From the data below, copy each line that includes the word "compound".

── Records to process

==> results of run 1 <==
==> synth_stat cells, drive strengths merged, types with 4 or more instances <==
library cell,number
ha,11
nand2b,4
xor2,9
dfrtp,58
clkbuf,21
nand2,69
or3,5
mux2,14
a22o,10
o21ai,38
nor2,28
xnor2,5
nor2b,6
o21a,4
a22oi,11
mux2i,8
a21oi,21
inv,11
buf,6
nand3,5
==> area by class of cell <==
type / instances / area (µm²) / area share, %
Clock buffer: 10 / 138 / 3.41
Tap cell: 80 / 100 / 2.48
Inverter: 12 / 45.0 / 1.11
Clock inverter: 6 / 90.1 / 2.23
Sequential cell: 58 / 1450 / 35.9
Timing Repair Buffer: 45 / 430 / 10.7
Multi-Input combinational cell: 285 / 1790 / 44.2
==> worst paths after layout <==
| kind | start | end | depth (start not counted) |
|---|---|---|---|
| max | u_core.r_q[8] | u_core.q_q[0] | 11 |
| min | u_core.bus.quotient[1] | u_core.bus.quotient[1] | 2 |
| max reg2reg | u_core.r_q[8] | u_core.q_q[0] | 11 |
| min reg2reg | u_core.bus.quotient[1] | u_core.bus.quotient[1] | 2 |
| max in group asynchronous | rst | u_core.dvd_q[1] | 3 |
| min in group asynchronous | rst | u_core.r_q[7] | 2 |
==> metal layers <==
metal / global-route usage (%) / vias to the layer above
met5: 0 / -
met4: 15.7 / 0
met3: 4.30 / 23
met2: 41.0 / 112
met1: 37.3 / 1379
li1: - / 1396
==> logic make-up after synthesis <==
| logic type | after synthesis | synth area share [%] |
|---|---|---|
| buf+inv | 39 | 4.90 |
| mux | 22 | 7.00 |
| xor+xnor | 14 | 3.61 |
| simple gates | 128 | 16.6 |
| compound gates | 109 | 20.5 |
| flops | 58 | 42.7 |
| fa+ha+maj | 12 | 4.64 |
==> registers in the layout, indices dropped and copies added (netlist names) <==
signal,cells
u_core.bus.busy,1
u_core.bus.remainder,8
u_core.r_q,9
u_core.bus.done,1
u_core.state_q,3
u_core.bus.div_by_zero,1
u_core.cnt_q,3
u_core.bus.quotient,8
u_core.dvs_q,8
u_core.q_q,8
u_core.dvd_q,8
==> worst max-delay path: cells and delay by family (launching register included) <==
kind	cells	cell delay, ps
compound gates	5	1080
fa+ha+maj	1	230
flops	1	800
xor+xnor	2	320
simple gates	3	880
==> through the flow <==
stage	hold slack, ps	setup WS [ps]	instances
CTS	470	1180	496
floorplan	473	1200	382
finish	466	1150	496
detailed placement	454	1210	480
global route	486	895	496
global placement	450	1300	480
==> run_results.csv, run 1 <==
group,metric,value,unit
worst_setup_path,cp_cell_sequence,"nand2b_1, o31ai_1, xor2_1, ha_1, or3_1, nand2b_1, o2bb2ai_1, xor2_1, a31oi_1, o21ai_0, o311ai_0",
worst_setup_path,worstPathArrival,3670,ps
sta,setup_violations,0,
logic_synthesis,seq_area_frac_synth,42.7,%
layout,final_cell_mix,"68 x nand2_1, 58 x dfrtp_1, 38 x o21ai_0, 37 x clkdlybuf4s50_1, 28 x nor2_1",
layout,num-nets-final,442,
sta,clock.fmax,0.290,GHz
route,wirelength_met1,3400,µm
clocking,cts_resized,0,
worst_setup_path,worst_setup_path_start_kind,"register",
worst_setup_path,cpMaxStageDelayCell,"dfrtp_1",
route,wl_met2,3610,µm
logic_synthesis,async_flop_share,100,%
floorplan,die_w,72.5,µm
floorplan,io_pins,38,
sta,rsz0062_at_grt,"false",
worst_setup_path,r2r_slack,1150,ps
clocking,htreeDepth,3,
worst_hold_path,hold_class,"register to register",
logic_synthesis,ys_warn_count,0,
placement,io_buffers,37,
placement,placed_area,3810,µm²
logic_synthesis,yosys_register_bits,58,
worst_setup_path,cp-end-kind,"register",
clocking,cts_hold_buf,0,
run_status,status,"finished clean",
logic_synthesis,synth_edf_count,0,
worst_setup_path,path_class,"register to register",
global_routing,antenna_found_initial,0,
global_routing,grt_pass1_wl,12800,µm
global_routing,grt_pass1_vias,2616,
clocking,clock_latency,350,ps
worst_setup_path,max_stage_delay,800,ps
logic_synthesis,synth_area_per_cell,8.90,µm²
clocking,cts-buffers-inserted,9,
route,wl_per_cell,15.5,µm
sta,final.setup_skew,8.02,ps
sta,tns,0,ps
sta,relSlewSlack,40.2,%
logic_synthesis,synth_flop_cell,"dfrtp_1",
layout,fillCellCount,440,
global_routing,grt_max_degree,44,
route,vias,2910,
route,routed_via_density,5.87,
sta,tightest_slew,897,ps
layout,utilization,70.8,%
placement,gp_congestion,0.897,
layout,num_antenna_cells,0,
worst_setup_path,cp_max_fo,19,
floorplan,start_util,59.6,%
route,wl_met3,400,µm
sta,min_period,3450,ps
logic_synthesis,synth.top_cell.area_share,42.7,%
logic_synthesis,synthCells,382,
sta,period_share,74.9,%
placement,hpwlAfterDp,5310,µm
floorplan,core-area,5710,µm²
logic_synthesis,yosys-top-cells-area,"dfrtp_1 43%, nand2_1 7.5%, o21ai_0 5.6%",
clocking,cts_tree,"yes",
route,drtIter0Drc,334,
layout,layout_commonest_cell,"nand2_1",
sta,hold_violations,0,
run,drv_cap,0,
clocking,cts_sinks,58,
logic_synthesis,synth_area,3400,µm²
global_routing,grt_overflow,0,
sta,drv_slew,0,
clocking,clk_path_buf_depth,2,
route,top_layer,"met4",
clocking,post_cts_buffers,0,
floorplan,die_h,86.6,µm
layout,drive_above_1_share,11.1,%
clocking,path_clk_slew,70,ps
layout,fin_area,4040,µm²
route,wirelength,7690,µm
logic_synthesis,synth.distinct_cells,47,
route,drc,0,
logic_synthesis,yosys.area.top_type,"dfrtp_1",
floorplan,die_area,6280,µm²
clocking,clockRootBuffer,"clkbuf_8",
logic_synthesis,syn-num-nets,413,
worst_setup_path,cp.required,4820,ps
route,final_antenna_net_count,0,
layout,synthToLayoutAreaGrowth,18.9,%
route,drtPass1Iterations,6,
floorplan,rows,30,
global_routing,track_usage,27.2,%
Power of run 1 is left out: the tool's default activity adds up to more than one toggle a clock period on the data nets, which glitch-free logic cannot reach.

────
── Records to process

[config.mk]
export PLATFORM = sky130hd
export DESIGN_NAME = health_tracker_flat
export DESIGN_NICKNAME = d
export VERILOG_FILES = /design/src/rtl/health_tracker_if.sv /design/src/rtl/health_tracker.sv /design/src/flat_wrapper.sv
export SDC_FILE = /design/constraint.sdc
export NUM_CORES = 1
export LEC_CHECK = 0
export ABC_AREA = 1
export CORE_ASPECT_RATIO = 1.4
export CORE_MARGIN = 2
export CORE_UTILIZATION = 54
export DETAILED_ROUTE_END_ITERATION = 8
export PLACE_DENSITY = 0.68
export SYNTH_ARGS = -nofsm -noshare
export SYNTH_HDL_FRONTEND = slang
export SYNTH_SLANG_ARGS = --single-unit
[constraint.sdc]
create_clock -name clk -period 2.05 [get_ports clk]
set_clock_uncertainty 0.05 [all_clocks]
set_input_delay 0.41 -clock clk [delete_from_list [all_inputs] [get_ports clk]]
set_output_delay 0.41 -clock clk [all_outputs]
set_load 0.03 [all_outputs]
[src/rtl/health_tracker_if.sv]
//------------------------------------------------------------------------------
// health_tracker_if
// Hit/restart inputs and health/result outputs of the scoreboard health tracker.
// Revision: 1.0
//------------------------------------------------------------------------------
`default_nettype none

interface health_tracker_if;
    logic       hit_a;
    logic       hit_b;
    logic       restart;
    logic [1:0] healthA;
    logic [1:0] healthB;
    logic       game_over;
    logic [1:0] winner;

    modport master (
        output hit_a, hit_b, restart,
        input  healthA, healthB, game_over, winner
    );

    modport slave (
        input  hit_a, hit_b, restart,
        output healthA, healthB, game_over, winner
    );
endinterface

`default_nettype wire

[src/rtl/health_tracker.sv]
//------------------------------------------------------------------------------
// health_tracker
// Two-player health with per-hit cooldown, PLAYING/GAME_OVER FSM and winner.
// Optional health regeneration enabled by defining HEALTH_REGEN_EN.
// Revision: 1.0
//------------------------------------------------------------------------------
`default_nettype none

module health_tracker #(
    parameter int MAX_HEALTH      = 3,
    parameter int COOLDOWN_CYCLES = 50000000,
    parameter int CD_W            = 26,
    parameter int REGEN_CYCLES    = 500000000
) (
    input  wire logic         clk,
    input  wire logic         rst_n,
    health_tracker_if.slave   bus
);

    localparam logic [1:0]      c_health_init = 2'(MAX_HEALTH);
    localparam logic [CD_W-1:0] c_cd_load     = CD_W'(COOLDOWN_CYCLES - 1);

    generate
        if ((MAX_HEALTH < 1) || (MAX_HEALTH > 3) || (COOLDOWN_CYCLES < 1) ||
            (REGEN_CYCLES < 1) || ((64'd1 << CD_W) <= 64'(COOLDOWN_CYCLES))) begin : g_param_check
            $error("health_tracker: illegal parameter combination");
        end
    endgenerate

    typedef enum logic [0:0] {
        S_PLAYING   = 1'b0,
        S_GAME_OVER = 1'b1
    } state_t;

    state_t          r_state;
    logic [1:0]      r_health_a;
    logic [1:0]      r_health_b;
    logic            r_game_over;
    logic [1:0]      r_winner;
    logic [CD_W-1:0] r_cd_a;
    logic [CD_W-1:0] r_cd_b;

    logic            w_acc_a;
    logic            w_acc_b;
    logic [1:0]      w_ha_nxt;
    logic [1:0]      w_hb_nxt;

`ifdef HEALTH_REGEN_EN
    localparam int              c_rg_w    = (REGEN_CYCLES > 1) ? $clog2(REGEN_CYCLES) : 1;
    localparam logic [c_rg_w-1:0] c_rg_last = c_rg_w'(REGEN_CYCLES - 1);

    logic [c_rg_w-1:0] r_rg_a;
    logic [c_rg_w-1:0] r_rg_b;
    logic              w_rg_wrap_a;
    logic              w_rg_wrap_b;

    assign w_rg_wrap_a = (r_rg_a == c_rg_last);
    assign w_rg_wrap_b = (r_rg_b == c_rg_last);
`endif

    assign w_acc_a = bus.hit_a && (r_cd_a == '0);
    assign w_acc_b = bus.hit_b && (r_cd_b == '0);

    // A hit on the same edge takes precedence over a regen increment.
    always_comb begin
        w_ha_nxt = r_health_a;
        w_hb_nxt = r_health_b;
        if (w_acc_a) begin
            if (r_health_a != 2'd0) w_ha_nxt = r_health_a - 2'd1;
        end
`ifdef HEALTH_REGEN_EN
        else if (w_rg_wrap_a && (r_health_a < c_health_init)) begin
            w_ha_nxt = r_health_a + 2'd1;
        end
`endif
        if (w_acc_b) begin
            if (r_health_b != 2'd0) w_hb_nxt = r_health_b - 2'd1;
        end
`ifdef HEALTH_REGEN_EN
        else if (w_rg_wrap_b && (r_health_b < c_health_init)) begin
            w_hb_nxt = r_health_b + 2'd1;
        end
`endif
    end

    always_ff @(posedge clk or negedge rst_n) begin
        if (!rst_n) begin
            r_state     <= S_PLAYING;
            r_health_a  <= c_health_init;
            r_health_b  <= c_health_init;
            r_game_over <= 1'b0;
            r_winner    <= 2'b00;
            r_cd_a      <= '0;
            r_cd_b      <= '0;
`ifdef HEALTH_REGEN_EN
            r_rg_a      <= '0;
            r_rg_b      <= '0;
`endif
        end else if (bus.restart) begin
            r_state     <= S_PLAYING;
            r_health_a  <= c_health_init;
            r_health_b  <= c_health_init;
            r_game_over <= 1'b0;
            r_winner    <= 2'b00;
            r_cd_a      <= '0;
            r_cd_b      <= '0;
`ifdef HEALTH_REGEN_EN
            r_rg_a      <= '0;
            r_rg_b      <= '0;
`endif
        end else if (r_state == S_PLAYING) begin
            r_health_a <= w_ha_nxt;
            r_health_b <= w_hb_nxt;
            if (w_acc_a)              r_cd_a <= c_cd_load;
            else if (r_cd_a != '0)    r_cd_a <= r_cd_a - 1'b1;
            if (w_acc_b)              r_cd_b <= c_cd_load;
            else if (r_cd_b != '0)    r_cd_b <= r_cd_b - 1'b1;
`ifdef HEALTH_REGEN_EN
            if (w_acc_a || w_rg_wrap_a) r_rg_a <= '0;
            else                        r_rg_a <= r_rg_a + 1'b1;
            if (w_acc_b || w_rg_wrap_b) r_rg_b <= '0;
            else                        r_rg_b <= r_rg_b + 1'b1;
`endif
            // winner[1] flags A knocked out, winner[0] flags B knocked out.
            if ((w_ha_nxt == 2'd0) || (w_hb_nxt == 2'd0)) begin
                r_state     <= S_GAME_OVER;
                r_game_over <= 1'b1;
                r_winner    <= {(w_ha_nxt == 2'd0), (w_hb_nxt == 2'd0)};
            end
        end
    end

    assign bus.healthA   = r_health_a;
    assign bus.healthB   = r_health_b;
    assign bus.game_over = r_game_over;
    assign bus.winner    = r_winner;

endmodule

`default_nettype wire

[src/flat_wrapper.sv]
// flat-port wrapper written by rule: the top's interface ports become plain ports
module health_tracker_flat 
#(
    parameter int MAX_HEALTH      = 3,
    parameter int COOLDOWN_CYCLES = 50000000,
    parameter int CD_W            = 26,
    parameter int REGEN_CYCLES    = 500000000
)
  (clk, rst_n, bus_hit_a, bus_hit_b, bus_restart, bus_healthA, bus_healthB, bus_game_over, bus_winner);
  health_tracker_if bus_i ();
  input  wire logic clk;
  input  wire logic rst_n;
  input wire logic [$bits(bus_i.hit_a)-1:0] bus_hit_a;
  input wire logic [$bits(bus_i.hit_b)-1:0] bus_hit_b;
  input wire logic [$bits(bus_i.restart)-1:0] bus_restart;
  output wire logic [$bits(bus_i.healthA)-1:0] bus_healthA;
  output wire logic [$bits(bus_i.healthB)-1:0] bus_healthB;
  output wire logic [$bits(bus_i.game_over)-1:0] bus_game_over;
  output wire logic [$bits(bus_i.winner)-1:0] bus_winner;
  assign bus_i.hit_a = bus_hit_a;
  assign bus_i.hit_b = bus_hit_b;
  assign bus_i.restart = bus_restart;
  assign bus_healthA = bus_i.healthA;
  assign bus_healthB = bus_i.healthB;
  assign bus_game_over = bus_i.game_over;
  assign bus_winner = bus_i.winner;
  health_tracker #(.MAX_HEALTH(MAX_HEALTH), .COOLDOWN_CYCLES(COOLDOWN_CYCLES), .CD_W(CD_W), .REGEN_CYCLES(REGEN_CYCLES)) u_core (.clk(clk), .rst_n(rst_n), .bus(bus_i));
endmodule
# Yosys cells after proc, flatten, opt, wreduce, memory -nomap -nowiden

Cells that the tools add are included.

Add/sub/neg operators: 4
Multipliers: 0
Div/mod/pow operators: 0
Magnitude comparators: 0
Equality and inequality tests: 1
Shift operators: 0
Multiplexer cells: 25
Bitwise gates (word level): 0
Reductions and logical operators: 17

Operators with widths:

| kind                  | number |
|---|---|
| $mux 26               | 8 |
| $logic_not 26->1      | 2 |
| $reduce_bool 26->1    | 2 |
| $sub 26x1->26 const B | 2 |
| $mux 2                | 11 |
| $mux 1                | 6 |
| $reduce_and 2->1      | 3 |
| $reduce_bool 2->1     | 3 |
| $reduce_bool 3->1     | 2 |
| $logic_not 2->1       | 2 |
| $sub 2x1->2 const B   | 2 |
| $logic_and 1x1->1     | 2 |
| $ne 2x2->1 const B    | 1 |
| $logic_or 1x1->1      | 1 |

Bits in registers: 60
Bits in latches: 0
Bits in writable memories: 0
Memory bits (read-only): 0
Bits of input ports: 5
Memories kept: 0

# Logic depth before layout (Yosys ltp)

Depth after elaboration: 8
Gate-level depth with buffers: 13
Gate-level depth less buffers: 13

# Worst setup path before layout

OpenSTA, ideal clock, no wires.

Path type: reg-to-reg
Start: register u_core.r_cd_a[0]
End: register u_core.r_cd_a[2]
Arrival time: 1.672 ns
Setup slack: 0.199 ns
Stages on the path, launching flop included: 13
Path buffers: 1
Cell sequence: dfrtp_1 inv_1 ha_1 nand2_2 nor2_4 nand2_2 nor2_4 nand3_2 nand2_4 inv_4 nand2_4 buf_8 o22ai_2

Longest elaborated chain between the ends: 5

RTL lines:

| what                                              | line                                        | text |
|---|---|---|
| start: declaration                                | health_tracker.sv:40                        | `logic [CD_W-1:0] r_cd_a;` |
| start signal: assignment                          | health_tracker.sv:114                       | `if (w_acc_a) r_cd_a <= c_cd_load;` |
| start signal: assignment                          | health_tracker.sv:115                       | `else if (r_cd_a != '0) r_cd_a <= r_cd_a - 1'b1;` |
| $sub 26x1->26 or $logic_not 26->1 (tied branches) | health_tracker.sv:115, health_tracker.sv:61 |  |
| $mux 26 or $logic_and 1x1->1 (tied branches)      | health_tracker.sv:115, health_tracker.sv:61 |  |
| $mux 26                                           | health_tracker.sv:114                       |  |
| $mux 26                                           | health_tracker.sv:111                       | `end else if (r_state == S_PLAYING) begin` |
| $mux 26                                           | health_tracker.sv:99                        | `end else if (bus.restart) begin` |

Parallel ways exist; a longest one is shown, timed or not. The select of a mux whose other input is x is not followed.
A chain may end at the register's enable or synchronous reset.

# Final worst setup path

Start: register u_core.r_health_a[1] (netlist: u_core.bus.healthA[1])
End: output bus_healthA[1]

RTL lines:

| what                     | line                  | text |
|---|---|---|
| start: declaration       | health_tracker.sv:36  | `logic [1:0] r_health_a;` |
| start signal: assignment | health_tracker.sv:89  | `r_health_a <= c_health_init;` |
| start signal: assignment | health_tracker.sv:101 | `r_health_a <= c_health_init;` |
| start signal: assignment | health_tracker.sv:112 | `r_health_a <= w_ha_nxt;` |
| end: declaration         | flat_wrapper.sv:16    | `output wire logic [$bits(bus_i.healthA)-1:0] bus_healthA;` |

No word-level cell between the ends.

────
── Records to process

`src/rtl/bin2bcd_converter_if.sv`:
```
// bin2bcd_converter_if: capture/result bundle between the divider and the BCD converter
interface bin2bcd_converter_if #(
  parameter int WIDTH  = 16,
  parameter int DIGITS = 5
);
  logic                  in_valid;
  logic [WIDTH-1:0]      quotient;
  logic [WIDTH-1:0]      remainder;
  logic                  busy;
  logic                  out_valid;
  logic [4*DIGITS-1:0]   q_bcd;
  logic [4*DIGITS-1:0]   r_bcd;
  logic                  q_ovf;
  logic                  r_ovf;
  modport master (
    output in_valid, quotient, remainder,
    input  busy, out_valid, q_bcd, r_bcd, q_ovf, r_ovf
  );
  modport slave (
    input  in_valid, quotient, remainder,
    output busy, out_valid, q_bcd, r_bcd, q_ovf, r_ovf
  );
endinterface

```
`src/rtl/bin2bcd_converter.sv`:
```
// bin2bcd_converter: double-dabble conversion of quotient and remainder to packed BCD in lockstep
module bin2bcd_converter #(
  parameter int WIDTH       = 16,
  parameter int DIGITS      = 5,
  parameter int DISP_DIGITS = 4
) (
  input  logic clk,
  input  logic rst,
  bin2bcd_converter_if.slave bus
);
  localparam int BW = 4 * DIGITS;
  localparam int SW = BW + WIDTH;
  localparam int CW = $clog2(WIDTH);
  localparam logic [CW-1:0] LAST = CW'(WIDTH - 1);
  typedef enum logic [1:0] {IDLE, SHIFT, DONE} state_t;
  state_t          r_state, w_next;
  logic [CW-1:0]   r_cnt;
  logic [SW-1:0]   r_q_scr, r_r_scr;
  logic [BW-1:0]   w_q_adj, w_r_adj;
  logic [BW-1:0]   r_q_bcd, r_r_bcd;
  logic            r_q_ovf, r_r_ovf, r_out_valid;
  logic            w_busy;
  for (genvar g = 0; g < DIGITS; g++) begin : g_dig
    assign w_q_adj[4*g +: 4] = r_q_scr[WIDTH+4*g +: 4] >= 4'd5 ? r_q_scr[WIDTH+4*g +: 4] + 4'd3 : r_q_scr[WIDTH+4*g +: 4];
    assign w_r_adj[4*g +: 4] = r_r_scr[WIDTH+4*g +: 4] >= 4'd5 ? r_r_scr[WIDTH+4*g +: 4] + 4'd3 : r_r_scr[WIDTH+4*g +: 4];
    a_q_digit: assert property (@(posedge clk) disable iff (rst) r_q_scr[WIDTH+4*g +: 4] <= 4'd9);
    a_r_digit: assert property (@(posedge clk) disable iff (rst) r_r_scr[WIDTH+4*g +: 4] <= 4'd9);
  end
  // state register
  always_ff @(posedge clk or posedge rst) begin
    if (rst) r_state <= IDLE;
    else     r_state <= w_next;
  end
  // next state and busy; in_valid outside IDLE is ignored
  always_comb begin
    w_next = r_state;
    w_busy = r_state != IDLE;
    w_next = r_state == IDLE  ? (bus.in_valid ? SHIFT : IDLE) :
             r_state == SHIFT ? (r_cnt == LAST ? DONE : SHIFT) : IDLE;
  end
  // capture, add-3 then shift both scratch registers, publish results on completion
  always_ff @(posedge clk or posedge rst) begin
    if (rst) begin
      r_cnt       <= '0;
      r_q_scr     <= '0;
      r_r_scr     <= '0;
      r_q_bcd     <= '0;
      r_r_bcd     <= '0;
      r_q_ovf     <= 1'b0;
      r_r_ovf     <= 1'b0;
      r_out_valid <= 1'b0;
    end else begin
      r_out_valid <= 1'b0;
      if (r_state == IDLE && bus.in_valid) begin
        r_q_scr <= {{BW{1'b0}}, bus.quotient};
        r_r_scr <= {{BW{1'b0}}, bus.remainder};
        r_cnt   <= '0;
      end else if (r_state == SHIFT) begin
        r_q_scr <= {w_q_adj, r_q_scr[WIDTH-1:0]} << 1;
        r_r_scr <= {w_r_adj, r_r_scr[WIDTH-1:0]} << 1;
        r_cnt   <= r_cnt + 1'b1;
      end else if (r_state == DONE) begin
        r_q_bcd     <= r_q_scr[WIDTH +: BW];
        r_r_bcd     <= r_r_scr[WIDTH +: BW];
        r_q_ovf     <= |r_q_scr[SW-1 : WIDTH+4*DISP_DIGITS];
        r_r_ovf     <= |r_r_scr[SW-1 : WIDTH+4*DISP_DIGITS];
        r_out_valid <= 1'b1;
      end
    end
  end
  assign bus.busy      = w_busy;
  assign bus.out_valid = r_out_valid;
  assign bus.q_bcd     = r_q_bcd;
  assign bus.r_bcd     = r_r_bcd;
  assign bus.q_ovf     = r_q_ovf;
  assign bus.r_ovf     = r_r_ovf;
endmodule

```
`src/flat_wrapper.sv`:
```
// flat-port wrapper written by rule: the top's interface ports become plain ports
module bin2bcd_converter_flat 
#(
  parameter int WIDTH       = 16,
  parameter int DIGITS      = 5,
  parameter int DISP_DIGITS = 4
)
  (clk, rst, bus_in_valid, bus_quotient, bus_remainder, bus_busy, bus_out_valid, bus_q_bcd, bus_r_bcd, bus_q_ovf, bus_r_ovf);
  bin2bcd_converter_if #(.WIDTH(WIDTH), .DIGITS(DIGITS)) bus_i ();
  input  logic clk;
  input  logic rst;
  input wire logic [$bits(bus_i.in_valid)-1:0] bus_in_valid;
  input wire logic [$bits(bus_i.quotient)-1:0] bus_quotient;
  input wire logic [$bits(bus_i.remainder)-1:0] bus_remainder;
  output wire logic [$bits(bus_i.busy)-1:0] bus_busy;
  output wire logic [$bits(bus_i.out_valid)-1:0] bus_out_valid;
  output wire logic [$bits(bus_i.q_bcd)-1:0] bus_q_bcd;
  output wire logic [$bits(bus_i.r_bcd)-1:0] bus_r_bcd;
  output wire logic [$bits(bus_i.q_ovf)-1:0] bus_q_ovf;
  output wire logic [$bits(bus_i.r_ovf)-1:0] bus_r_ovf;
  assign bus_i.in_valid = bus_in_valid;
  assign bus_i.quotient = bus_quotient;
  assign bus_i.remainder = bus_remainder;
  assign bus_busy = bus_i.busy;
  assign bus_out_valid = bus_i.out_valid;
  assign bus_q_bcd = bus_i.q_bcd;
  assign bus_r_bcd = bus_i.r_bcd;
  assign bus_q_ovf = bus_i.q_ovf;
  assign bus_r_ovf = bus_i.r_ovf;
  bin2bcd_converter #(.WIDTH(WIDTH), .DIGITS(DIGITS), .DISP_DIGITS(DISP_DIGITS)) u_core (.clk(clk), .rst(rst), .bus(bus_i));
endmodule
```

────

### Reply
| compound gates | 109 | 20.5 |
compound gates	5	1080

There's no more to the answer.